A abrangência dos diagnósticos psiquiátricos está relacionada ao contexto em que são construídos, ou seja, a porcentagem de pessoas a quem determinados problemas são atribuídos varia de acordo com a população específica a que pertencem.

A mesma prática psiquiátrica está dentro de um contexto social, o que significa que ideologias se reproduzem no diagnóstico e na relação de cuidado e formas de relacionamento; e que o sofrimento psíquico é mais do que uma experiência individual, é uma experiência que tem a ver com as condições de possibilidade ou vulnerabilidade de um mesmo ambiente.

4. Práticas coercitivas

Entre as críticas mais fortes à psiquiatria desde o século passado estão o confinamento psiquiátrico forçado e as práticas de contenção, como restrições, terapia eletroconvulsiva e supermedicalização.

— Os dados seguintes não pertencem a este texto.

### src/rtl/channel_selector.sv
// Turns debounced NEXT/PREV keys (with auto-repeat) into a registered 2-bit
// channel select for the 4:1 test-signal mux, plus one-hot LEDs and a strobe.
//
// Repeat FSM (one per key):
//   state      | meaning
//   RPT_IDLE   | key released or press not yet seen
//   RPT_DELAY  | key held after press, waiting out the initial repeat delay
//   RPT_REPEAT | key still held, stepping once per repeat period
//
// Index 0 of every per-key vector is NEXT, index 1 is PREV.
module channel_selector
    import channel_selector_pkg::*;
#(
    parameter int CLK_FREQ        = 50000000,
    parameter int DEBOUNCE_MS     = 20,
    parameter int REPEAT_DELAY_MS = 500,
    parameter int REPEAT_RATE_MS  = 200
) (
    input  logic              clk,
    input  logic              rst_n,
    input  logic              btn_next_n,
    input  logic              btn_prev_n,
    output logic [SEL_W-1:0]  sel,
    output logic [CH_NUM-1:0] sel_onehot,
    output logic              sel_changed
);

    localparam int RD_CYC = ms_to_cyc(CLK_FREQ, REPEAT_DELAY_MS);
    localparam int RR_CYC = ms_to_cyc(CLK_FREQ, REPEAT_RATE_MS);
    localparam int RC_W   = cnt_width(max_int(RD_CYC, RR_CYC));
    localparam logic [RC_W-1:0] RD_LOAD = RC_W'(RD_CYC - 1);
    localparam logic [RC_W-1:0] RR_LOAD = RC_W'(RR_CYC - 1);
    localparam logic [RC_W-1:0] RC_ONE  = RC_W'(1);

    logic [1:0]        pressed;
    logic [1:0]        press_evt;
    logic [1:0]        rpt_evt;
    rpt_state_e        state_q [2];
    logic [RC_W-1:0]   rcnt_q  [2];

    logic              step_up, step_dn;
    logic [SEL_W-1:0]  sel_q, sel_d;
    logic [CH_NUM-1:0] onehot_q;
    logic              changed_q, changed_d;

    button_debounce #(
        .CLK_FREQ    (CLK_FREQ),
        .DEBOUNCE_MS (DEBOUNCE_MS)
    ) u_db_next (
        .clk       (clk),
        .rst_n     (rst_n),
        .btn_n     (btn_next_n),
        .pressed   (pressed[0]),
        .press_evt (press_evt[0])
    );

    button_debounce #(
        .CLK_FREQ    (CLK_FREQ),
        .DEBOUNCE_MS (DEBOUNCE_MS)
    ) u_db_prev (
        .clk       (clk),
        .rst_n     (rst_n),
        .btn_n     (btn_prev_n),
        .pressed   (pressed[1]),
        .press_evt (press_evt[1])
    );

    // Repeat timers: down-counters reloaded on entry, terminal count at zero.
    // A release drops straight back to idle and discards the running count.
    always_ff @(posedge clk or negedge rst_n) begin
        if (!rst_n) begin
            for (int i = 0; i < 2; i++) begin
                state_q[i] <= RPT_IDLE;
                rcnt_q[i]  <= '0;
            end
        end else begin
            for (int i = 0; i < 2; i++) begin
                if (!pressed[i]) begin
                    state_q[i] <= RPT_IDLE;
                    rcnt_q[i]  <= '0;
                end else begin
                    case (state_q[i])
                        RPT_IDLE: begin
                            if (press_evt[i]) begin
                                state_q[i] <= RPT_DELAY;
                                rcnt_q[i]  <= RD_LOAD;
                            end
                        end
                        RPT_DELAY: begin
                            if (rcnt_q[i] == '0) begin
                                state_q[i] <= RPT_REPEAT;
                                rcnt_q[i]  <= RR_LOAD;
                            end else begin
                                rcnt_q[i]  <= rcnt_q[i] - RC_ONE;
                            end
                        end
                        RPT_REPEAT: begin
                            if (rcnt_q[i] == '0) begin
                                rcnt_q[i] <= RR_LOAD;
                            end else begin
                                rcnt_q[i] <= rcnt_q[i] - RC_ONE;
                            end
                        end
                        default: begin
                            state_q[i] <= RPT_IDLE;
                            rcnt_q[i]  <= '0;
                        end
                    endcase
                end
            end
        end
    end

    // Repeat pulse at terminal count; gated by the level so a key released
    // on the same cycle as the terminal count never produces a late step.
    always_comb begin
        for (int i = 0; i < 2; i++) begin
            rpt_evt[i] = pressed[i] && (state_q[i] != RPT_IDLE) && (rcnt_q[i] == '0);
        end
    end

    // Step decision with wrap-around; simultaneous up and down cancel.
    always_comb begin
        step_up   = press_evt[0] | rpt_evt[0];
        step_dn   = press_evt[1] | rpt_evt[1];
        sel_d     = sel_q;
        changed_d = 1'b0;
        if (step_up && !step_dn) begin
            sel_d     = sel_q + SEL_W'(1);
            changed_d = 1'b1;
        end else if (step_dn && !step_up) begin
            sel_d     = sel_q - SEL_W'(1);
            changed_d = 1'b1;
        end
    end

    // Registered outputs; LEDs follow sel on the same edge.
    always_ff @(posedge clk or negedge rst_n) begin
        if (!rst_n) begin
            sel_q     <= CH_ZERO;
            onehot_q  <= onehot_of(CH_ZERO);
            changed_q <= 1'b0;
        end else begin
            sel_q     <= sel_d;
            onehot_q  <= onehot_of(sel_d);
            changed_q <= changed_d;
        end
    end

    assign sel         = sel_q;
    assign sel_onehot  = onehot_q;
    assign sel_changed = changed_q;

endmodule
[config.mk]
export PLATFORM = sky130hd
export DESIGN_NAME = video_spectrum_overlay
export DESIGN_NICKNAME = d
export VERILOG_FILES = /design/src/rtl/video_spectrum_overlay.sv
export SDC_FILE = /design/constraint.sdc
export NUM_CORES = 2
export LEC_CHECK = 0
export ABC_AREA = 1
export BUFFER_PORTS_ARGS = -buffer_cell sky130_fd_sc_hd__buf_2
export CAP_MARGIN = 20
export CORE_MARGIN = 3
export CORE_UTILIZATION = 64
export CTS_CLUSTER_SIZE = 16
export DETAILED_ROUTE_END_ITERATION = 8
export PLACE_DENSITY = 0.81
export SLEW_MARGIN = 20
export SYNTH_ARGS = -nofsm -noshare
export SYNTH_HDL_FRONTEND = slang
export SYNTH_SLANG_ARGS = --single-unit
export TNS_END_PERCENT = 1
[constraint.sdc]
create_clock -name pix_clk -period 10.7 [get_ports pix_clk]
set_input_delay 2.14 -clock pix_clk [delete_from_list [all_inputs] [get_ports pix_clk]]
set_output_delay 2.14 -clock pix_clk [all_outputs]
set_load 0.005 [all_outputs]
[src/rtl/video_spectrum_overlay.sv]
// -----------------------------------------------------------------------------
// video_spectrum_overlay
//
// Draws up to NUM_BARS vertical level bars with peak-hold markers over a timed
// RGB video stream. Bar heights are written into a shadow buffer at any time.
// The shadow buffer is copied to the active buffer at each frame start, so a
// frame never shows a half-updated set of bars. Every output is the
// corresponding input delayed by exactly two pix_clk cycles, with the overlay
// colour substituted where a bar or peak marker covers the pixel.
//
// Ports:
//   pix_clk                 pixel clock, rising edge
//   rst                     synchronous active-high reset
//   vs_in, hs_in, de_in     input timing (active high)
//   r_in, g_in, b_in        input pixel, COLOR_DEPTH bits per channel
//   overlay_en              overlay enable, captured at frame start
//   bar_wr_en               shadow-buffer write strobe
//   bar_wr_addr             bar index (indices >= NUM_BARS are ignored)
//   bar_wr_data             bar height in lines
//   vs_out, hs_out, de_out  timing delayed by two cycles
//   r_out, g_out, b_out     output pixel
// -----------------------------------------------------------------------------
module video_spectrum_overlay #(
  parameter int                       COLOR_DEPTH  = 8,
  parameter int                       X_BITS       = 12,
  parameter int                       Y_BITS       = 12,
  parameter int                       H_ACT        = 1920,
  parameter int                       V_ACT        = 1080,
  parameter int                       NUM_BARS     = 32,
  parameter int                       BAR_W        = 60,
  parameter int                       BAR_GAP      = 4,
  parameter int                       BASE_Y       = 1000,
  parameter logic [3*COLOR_DEPTH-1:0] BAR_RGB      = 24'h00FF00,
  parameter logic [3*COLOR_DEPTH-1:0] PEAK_RGB     = 24'hFFFFFF,
  parameter int                       DECAY_FRAMES = 4
) (
  input  logic                   pix_clk,
  input  logic                   rst,
  input  logic                   vs_in,
  input  logic                   hs_in,
  input  logic                   de_in,
  input  logic [COLOR_DEPTH-1:0] r_in,
  input  logic [COLOR_DEPTH-1:0] g_in,
  input  logic [COLOR_DEPTH-1:0] b_in,
  input  logic                   overlay_en,
  input  logic                   bar_wr_en,
  input  logic [4:0]             bar_wr_addr,
  input  logic [7:0]             bar_wr_data,
  output logic                   vs_out,
  output logic                   hs_out,
  output logic                   de_out,
  output logic [COLOR_DEPTH-1:0] r_out,
  output logic [COLOR_DEPTH-1:0] g_out,
  output logic [COLOR_DEPTH-1:0] b_out
);

  localparam int BI_W  = (NUM_BARS > 1) ? $clog2(NUM_BARS) : 1;
  localparam int BC_W  = BI_W + 1;              // one extra bit to represent "past the last bar"
  localparam int OFF_W = (BAR_W > 1) ? $clog2(BAR_W) : 1;
  localparam int DC_W  = $clog2(DECAY_FRAMES + 1);
  localparam int YW    = Y_BITS + 1;
  localparam int RGB_W = 3 * COLOR_DEPTH;

  // Bar and peak-marker hit tests, done one bit wider than the line counter.
  function automatic logic hit_bar(input logic [Y_BITS-1:0] y, input logic [7:0] h);
    logic [YW-1:0] top;
    top = YW'(BASE_Y) - YW'(h);
    return ({1'b0, y} >= top) && ({1'b0, y} < YW'(BASE_Y));
  endfunction

  function automatic logic hit_peak(input logic [Y_BITS-1:0] y, input logic [7:0] p);
    logic [YW-1:0] lo;
    logic [YW-1:0] hi;
    hi = YW'(BASE_Y) - YW'(p);
    lo = hi - YW'(2);
    return (p != 8'd0) && ({1'b0, y} >= lo) && ({1'b0, y} < hi);
  endfunction

  // Peak is never below the new height here, so p-1 cannot drop under h
  // unless p == h, in which case the height wins.
  function automatic logic [7:0] decay_peak(input logic [7:0] p, input logic [7:0] h);
    return (p > h) ? (p - 8'd1) : h;
  endfunction

  logic             vs_prev_q, de_prev_q, en_frame_q;
  logic [7:0]       shadow_q [NUM_BARS];
  logic [7:0]       active_q [NUM_BARS];
  logic [7:0]       peak_q   [NUM_BARS];
  logic [DC_W-1:0]  dec_q    [NUM_BARS];

  logic [X_BITS-1:0] x_q, x_d;
  logic [Y_BITS-1:0] y_q, y_d;
  logic [BC_W-1:0]   bar_q, bar_d;
  logic [OFF_W-1:0]  off_q, off_d;

  logic              vs_p1_q, hs_p1_q, de_p1_q;
  logic [RGB_W-1:0]  rgb_p1_q;
  logic [Y_BITS-1:0] y_p1_q;
  logic [BC_W-1:0]   bar_p1_q;
  logic [OFF_W-1:0]  off_p1_q;

  logic              vs_p2_q, hs_p2_q, de_p2_q;
  logic [RGB_W-1:0]  rgb_p2_q, rgb_d;

  logic              fs;
  logic              wr_ok;
  logic              in_bar;
  logic [BI_W-1:0]   idx;
  logic [7:0]        h_cur, p_cur;

  assign fs    = vs_in && !vs_prev_q;
  assign wr_ok = bar_wr_en && (32'(bar_wr_addr) < NUM_BARS);

  // Column, bar-index and in-bar offset advance together so that no divider
  // is needed; the counters hold the position of the pixel now on de_in.
  always_comb begin
    x_d   = '0;
    bar_d = '0;
    off_d = '0;
    y_d   = y_q;
    if (de_in) begin
      x_d   = (x_q == X_BITS'(H_ACT - 1)) ? x_q : x_q + 1'b1;
      bar_d = bar_q;
      off_d = off_q + 1'b1;
      if (off_q == OFF_W'(BAR_W - 1)) begin
        off_d = '0;
        bar_d = (bar_q == '1) ? bar_q : bar_q + 1'b1;
      end
    end
    if (fs) begin
      y_d = '0;
    end else if (de_prev_q && !de_in && (y_q != Y_BITS'(V_ACT - 1))) begin
      y_d = y_q + 1'b1;
    end
  end

  always_comb begin
    idx    = bar_p1_q[BI_W-1:0];
    h_cur  = active_q[idx];
    p_cur  = peak_q[idx];
    in_bar = en_frame_q && de_p1_q &&
             (bar_p1_q < BC_W'(NUM_BARS)) &&
             (off_p1_q < OFF_W'(BAR_W - BAR_GAP));
    rgb_d  = rgb_p1_q;
    if (in_bar && hit_peak(y_p1_q, p_cur)) begin
      rgb_d = PEAK_RGB;
    end else if (in_bar && hit_bar(y_p1_q, h_cur)) begin
      rgb_d = BAR_RGB;
    end
  end

  always_ff @(posedge pix_clk) begin
    if (rst) begin
      vs_prev_q  <= 1'b0;
      de_prev_q  <= 1'b0;
      en_frame_q <= 1'b0;
      x_q        <= '0;
      y_q        <= '0;
      bar_q      <= '0;
      off_q      <= '0;
      for (int i = 0; i < NUM_BARS; i++) begin
        shadow_q[i] <= '0;
        active_q[i] <= '0;
        peak_q[i]   <= '0;
        dec_q[i]    <= '0;
      end
      vs_p1_q  <= 1'b0;
      hs_p1_q  <= 1'b0;
      de_p1_q  <= 1'b0;
      rgb_p1_q <= '0;
      y_p1_q   <= '0;
      bar_p1_q <= '0;
      off_p1_q <= '0;
      vs_p2_q  <= 1'b0;
      hs_p2_q  <= 1'b0;
      de_p2_q  <= 1'b0;
      rgb_p2_q <= '0;
    end else begin
      vs_prev_q <= vs_in;
      de_prev_q <= de_in;
      x_q       <= x_d;
      y_q       <= y_d;
      bar_q     <= bar_d;
      off_q     <= off_d;
      if (fs) en_frame_q <= overlay_en;

      // Frame start: latch shadow into active and step the peak-hold logic
      // using the freshly latched height. A write in this same cycle only
      // reaches shadow, so it shows up one frame later.
      for (int i = 0; i < NUM_BARS; i++) begin
        if (fs) begin
          active_q[i] <= shadow_q[i];
          if (shadow_q[i] > peak_q[i]) begin
            peak_q[i] <= shadow_q[i];
            dec_q[i]  <= '0;
          end else if (dec_q[i] == DC_W'(DECAY_FRAMES - 1)) begin
            peak_q[i] <= decay_peak(peak_q[i], shadow_q[i]);
            dec_q[i]  <= '0;
          end else begin
            dec_q[i]  <= dec_q[i] + 1'b1;
          end
        end
      end
      if (wr_ok) shadow_q[bar_wr_addr[BI_W-1:0]] <= bar_wr_data;

      // Stage 1: register input stream and pixel position
      vs_p1_q  <= vs_in;
      hs_p1_q  <= hs_in;
      de_p1_q  <= de_in;
      rgb_p1_q <= {r_in, g_in, b_in};
      y_p1_q   <= y_q;
      bar_p1_q <= bar_q;
      off_p1_q <= off_q;

      // Stage 2: overlay mux result
      vs_p2_q  <= vs_p1_q;
      hs_p2_q  <= hs_p1_q;
      de_p2_q  <= de_p1_q;
      rgb_p2_q <= rgb_d;
    end
  end

  assign vs_out = vs_p2_q;
  assign hs_out = hs_p2_q;
  assign de_out = de_p2_q;
  assign r_out  = rgb_p2_q[RGB_W-1 -: COLOR_DEPTH];
  assign g_out  = rgb_p2_q[2*COLOR_DEPTH-1 -: COLOR_DEPTH];
  assign b_out  = rgb_p2_q[COLOR_DEPTH-1:0];

endmodule

==> flow_metrics.py <==
metrics = {
    "cts": {
        "cts_sink_count": 964,
        "worst_skew_pair.late_latency_ns": 0.67,
        "tritoncts.num_buffers": 97,
        "ctsHoldBuffers": 0,
        "buffer_depth_of_the_longest_clock_path": 3,
        "clock_tree.htree_level_count": 3,
        "cts-root-buf": "sky130_fd_sc_hd__clkbuf_16",
        "clk_pin_slew_worst_paths_ns": 0.06,
        "cts_resized": 0,
        "postCtsSetupRepairBufs": 0,
        "cts_tree": "yes",
    },
    "routing": {
        "drtAntennaViolNets": 0,
        "detailedRoute.firstIterationViolations": 5452,
        "via_count": 41900,
        "finalWirelength_um": 144000,
        "drt-pass1-iter-count": 8,
        "drt_drc_violations_left": 0,
        "routedWlPerCell_um": 21.0,
        "routed_via_density": 6.13,
    },
    "die": {
        "design.core.area_um2": 81200,
        "floorplan.rows": 104,
        "design.portCount": 71,
        "starting_density_pct": 65.1,
        "die_height_um": 293,
        "floorplan.die_area_um2": 86100,
        "dieWidth_um": 293,
    },
    "global_routing": {
        "overflow": 0,
        "grt_antenna_before_repair": 6,
        "grt_max_degree": 199,
        "global_route_wire_length_before_repair_um": 221000,
        "grt_util_all_layers_pct": 33.0,
        "vias_in_the_first_global_route": 39500,
    },
    "synth": {
        "synthesized_netlist_cell_count": 5698,
        "synthesis.nets": 6127,
        "synth.area.top_cells": "sky130_fd_sc_hd__edfxtp_1 (49%), sky130_fd_sc_hd__ha_1 (9.1%), sky130_fd_sc_hd__nor2_1 (7.4%)",
        "avgSynthCellArea_um2": 9.28,
        "asyncSetResetFlopFracSynth_pct": 0,
        "synth_area_leader_cell": "sky130_fd_sc_hd__edfxtp_1",
        "synth_enable_flop_cells": 864,
        "synth_top_cells_by_count": "sky130_fd_sc_hd__nor2_1 (1037), sky130_fd_sc_hd__edfxtp_1 (864), sky130_fd_sc_hd__nand2_1 (822), sky130_fd_sc_hd__inv_1 (702), sky130_fd_sc_hd__ha_1 (385)",
        "yosys_register_bits": 964,
        "ys.warnings.count": 0,
        "synth.cell_area_um2": 52900,
        "seq_area_frac_synth_pct": 52.9,
        "synth_ff_type": "sky130_fd_sc_hd__edfxtp_1",
        "yosysMostFrequentCell": "sky130_fd_sc_hd__nor2_1",
        "synth.distinct_cells": 47,
        "synth_largest_type_area_fraction_pct": 49.1,
    },
    "outcome": {
        "status": "complete, no violations",
    },
    "place": {
        "routabilityCongestion": 0.942,
        "portBuffers": 70,
        "hpwl_um": 95800,
        "numPlacedInstances": 6646,
    },
    "timing": {
        "timing.final.crit_period_ns": 5.68,
        "fin_crit_sh_pct": 53.1,
        "rsz_0062_raised_after_global_routing": "false",
        "finalSetupTns_ns": 0,
        "worst_tran_pin_value_ns": 1.15,
        "setup-violations-final": 0,
        "final_hold_viol_count": 0,
        "maxClockFrequency_mhz": 176,
        "worst_clock_skew_ns": 0.0237,
        "final_number_of_max_transition_violations": 0,
        "slew_headroom_pct": 23.2,
    },
    "setup_path": {
        "critPathCaptureType": "register",
        "worst_setup_path_startpoint": "bar_p1_q[1]",
        "setup.worst_path.end": "rgb_p2_q[12]",
        "reg_to_reg_setup_timing_slack_ns": 5.02,
        "timing.critical_path.fanout_max": 92,
        "r2r_cells": 23,
        "setup.worst_path.start_class": "register",
        "cp.arrival_ns": 6.28,
        "timing.rr.start": "bar_p1_q[1]",
        "setup.worst_path.class": "register to register",
        "worstPathRequired_ns": 11.30,
        "r2r_end": "rgb_p2_q[12]",
    },
    "power_and_ir_drop": {
        "fin_total_pwr_mw": 9.15,
        "ir_worst_vdd_v": 0.000125,
        "power.leakage_nw": 24.7,
        "power_density_nw_per_um2": 160,
    },
    "final_layout": {
        "final.fill_count": 5875,
        "layout-area-overhead-vs-synth_pct": 8.04,
        "stdcell_count": 6831,
        "nNetsFinal": 6115,
        "proportion_of_layout_cells_with_a_drive_suffix_above_1_pct": 5.64,
    },
    "run": {
        "max-cap-violations": 0,
    },
    "hold_path": {
        "timing.hold.worst.class": "register to register",
    },
}
==> worst max-delay path: stages (launching register included) <==
cell and delay, ns:
sky130_fd_sc_hd__dfxtp_4 0.54, sky130_fd_sc_hd__inv_4 0.48, sky130_fd_sc_hd__buf_4 0.85, sky130_fd_sc_hd__o21ai_0 0.21
sky130_fd_sc_hd__o221ai_1 0.44, sky130_fd_sc_hd__nand3_1 0.27, sky130_fd_sc_hd__nand2_1 0.14, sky130_fd_sc_hd__nand2_1 0.12
sky130_fd_sc_hd__nand2_1 0.18, sky130_fd_sc_hd__nand2_1 0.09, sky130_fd_sc_hd__a31oi_1 0.20, sky130_fd_sc_hd__nand2_1 0.07
sky130_fd_sc_hd__nand2_1 0.06, sky130_fd_sc_hd__nand2_1 0.06, sky130_fd_sc_hd__ha_1 0.29, sky130_fd_sc_hd__nand2_1 0.07
sky130_fd_sc_hd__nor4_1 0.28, sky130_fd_sc_hd__o21ai_0 0.14, sky130_fd_sc_hd__o311ai_0 0.13, sky130_fd_sc_hd__nand2_1 0.09
sky130_fd_sc_hd__buf_4 0.22, sky130_fd_sc_hd__inv_1 0.24, sky130_fd_sc_hd__nor2_1 0.09, sky130_fd_sc_hd__a21oi_1 0.14
==> flip-flops by register name, summed over array words and instances (netlist names) <==
register	flops
rgb_p1_q	24
de_out	1
hs_out	1
off_p1_q	3
vs_out	1
bar_q	6
de_p1_q	1
shadow_q	256
en_frame_q	1
active_q	256
rgb_p2_q	24
vs_p1_q	1
y_p1_q	12
hs_p1_q	1
peak_q	256
off_q	6
dec_q	96
y_q	12
bar_p1_q	6
==> kinds of logic after synthesis <==
kind of cell	Yosys count	synth area share, %
multiplexers	14	0.298
AO/OA/AOI/OAI	892	9.49
other	1	0.00709
AND/OR/NAND/NOR	2313	17.8
adder cells (fa/ha/maj)	385	9.11
buffers and inverters	936	7.24
flip-flops	964	52.9
XOR/XNOR	193	3.20
==> power breakdown <==
group / internal, mW / leakage (nW) / total, mW / switching, mW
logic: 0.359 / 13.3 / 1.09 / 0.734
registers: 4.39 / 9.77 / 4.60 / 0.207
clock network: 1.95 / 1.58 / 3.46 / 1.51
==> cell usage in the layout (no fill, tap or decap), drive strengths merged, types with 10 or more instances in the layout <==
cell type	n
nand3	251
a21oi	287
clkbuf	120
nand4	101
o211a	10
edfxtp	864
buf	106
dfxtp	100
a211oi	62
o211ai	29
nor3	84
o21ai	411
nor2	1038
a31oi	12
xnor2	67
inv	712
o221ai	48
clkinv	52
ha	385
o22ai	18
xor2	126
mux2	14
nand2	828
==> worst min path at each step <==
stage,startpoint,to,cells after the start
2_1_floorplan,hs_p1_q,hs_out,2
3_3_place_gp,hs_p1_q,hs_out,2
3_5_place_dp,hs_p1_q,hs_out,2
4_1_cts,hs_p1_q,hs_out,2
5_1_grt,hs_p1_q,hs_out,2
6_report,hs_p1_q,hs_out,2
==> routing by layer <==
layer | track usage [%] | vias to the layer above | share of wire, %
met5 | 0 | - | 0.0090
met2 | 51.7 | 2543 | 45
met1 | 44.5 | 19600 | 38
li1 | - | 19300 | -
met3 | 7.01 | 463 | 12
met4 | 15.1 | 2 | 5.1
==> through the flow <==
step	area (um^2)	hold WS (ns)	util (%)	setup WS [ns]
after floorplan	52900	0.388	-	0.935
after global placement	53800	0.395	66.3	5.29
after detailed placement	53800	0.402	66.3	5.21
after CTS	57100	0.412	70.3	5.19
after global routing	57100	0.434	70.3	4.55
final	57100	0.406	70.4	5.02
==> area by class of cell <==
cell class / count / area, um^2 / area share (%)
Sequential cell: 964 / 28000 / 48.9
Multi-Input combinational cell: 3798 / 21200 / 37.2
Inverter: 719 / 2720 / 4.76
Clock buffer: 120 / 2620 / 4.59
Tap cell: 1060 / 1330 / 2.32
Timing Repair Buffer: 106 / 663 / 1.16
Clock inverter: 59 / 602 / 1.05
Antenna cell: 5 / 12.5 / 0.0219
No activity file was read; power rests on OpenSTA's default activity.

Longe de ser concebida como um conjunto técnico (e, portanto, livre de valores), a Psiquiatria Crítica busca revisar constantemente as práticas que são promovidas e seus possíveis efeitos nocivos (do paternalismo intrínseco na prática clínica a atitudes estigmatizantes ou práticas explicitamente agressivas).

Em muitos contextos, têm-se promovido alternativas, desde o encerramento de hospitais psiquiátricos ou a desmedicalização gradual, até à criação de centros comunitários e ao reforço da saúde mental promovida de forma mais coletiva e menos coerciva.

5. Bases teóricas e filosóficas da psiquiatria

Psiquiatria Crítica questiona dualismo mente-corpo que fundamenta a psiquiatria biomédica tradicional, bem como a ideologia biologicista que reduz a saúde e a doença mental às ciências moleculares do cérebro.

Este último faz com que seja considerada uma série de demandas sociais onde a psiquiatria se posicionava como a única ou a melhor solução para entender os problemas das pessoas; o que muitas vezes se traduz na omissão de deficiências afetivas, sociais ou econômicas promovido pelas estruturas sociais.

Por fim, e sendo a atenção aos problemas de saúde mental um fenômeno globalizado, apesar de ter sido gerada e promovida a partir das necessidades do contexto europeu e americano, a corrente da Psiquiatria Crítica tem repercussões em todo o mundo.

No entanto, essa não é a única crítica feita à psiquiatria tradicional. Por exemplo, nas ciências sociais como antropologia, psicologia social ou sociologia na América Latina, formas comunitárias de assistência à saúde (incluindo saúde mental) foram recentemente investigadas, assim como formas pré-hispânicas de compreender o que atualmente chamamos de "Desordem" ou "doença mental"; junto com as deficiências no atendimento institucional e nos serviços de saúde mental mais tradicionais.